Pitching your game to an investor and asking them to part with their cash can be a difficult proposition for many, particularly those unfamiliar with the process.
Do not oversell
Investors will have been pitched to thousands of times and have seen many companies both fail and succeed, so they can tell when you’re overselling or winging it.
They won’t expect you to have everything figured out so instead of lying, be honest. I believe in being honest. I think it is better to say “I do not know this yet, we will need to figure that out", rather than come up with something random that you don't even believe yourself.
Being honest here will give you credit in your other moments, where you are sure and strong - even bold - about your statements and predictions.
Do not get discouraged
There are many times that VCs will have been wrong and refused deals that they later regretted. Actually, this is one of my favourite questions to ask an investor and learn about them, if they're willing to share such information.
Don't get discouraged, you will get many knock-backs before you hear a yes.
So don't get discouraged, you will get many knock-backs before you hear a yes. We all do.
Be careful about categories
In my experience, investors tend to have a list of categories or even hot trends they focus on and invest in. If your company does not seem to fit the list, you will have a harder time getting their attention.
The challenge comes when you push innovation and your company doesn't exactly fit into known categories; when you are pushing a change in a market, which people use to define your company with.

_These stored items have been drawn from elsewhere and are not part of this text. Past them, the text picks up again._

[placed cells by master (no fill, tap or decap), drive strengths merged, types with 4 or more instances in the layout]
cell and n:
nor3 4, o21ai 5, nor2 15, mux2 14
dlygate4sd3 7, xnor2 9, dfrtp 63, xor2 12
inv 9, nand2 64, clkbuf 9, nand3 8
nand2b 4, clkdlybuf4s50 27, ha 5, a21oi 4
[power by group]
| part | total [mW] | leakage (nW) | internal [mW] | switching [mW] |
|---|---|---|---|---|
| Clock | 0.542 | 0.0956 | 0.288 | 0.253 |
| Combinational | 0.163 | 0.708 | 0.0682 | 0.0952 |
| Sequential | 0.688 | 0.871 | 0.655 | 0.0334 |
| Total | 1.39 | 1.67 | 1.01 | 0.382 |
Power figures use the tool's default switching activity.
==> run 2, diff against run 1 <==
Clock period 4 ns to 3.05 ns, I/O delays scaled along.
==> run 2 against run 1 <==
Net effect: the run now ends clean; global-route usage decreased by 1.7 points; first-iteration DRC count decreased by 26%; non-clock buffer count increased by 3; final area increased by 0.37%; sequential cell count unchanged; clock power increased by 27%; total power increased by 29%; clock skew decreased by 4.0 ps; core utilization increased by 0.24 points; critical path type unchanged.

If possible, when pitching, stick to your value proposition: what does your company do and how does it express that value to the end user?
This is exactly what we had to solve with Gamee. It’s not a game, not only a bots platform, not a social gaming studio. Instead: Gamee is a social gaming experience that connects friends in gaming battles across platforms.
When choosing your investor..
Look beyond the money
After you close a funding round, your investors become your partners and they will often ask: “How can I help?” You should have an answer to this question before you choose to work with them.
Always look at the portfolio of the investor you are interested in working with.
Money is the same, what comes after is what makes the difference. Some investors may provide access to networks, markets or partnerships. Some specialise and will be a partner for your product and business discussions
This is how we chose our investors at Gamee, those that have social gaming experts to lead the round, accompanied by globally recognised venture funds and a list of angel investors that have network and expertise areas that can push us forward.
Do your homework
Always look at the portfolio of the investor you are interested in working with. Talking to the founders from other companies in their portfolio is the best way to get on the investor’s radar - if the founders like what you do, they are likely to mention and recommend you to the investor, and their recommendations are always given attention.
Moreover, you will learn about how these companies cooperate with the investor, how active they are, how they can help and how the cooperation works in practice. This will certainly give you the best picture of how your investment deal might pan out.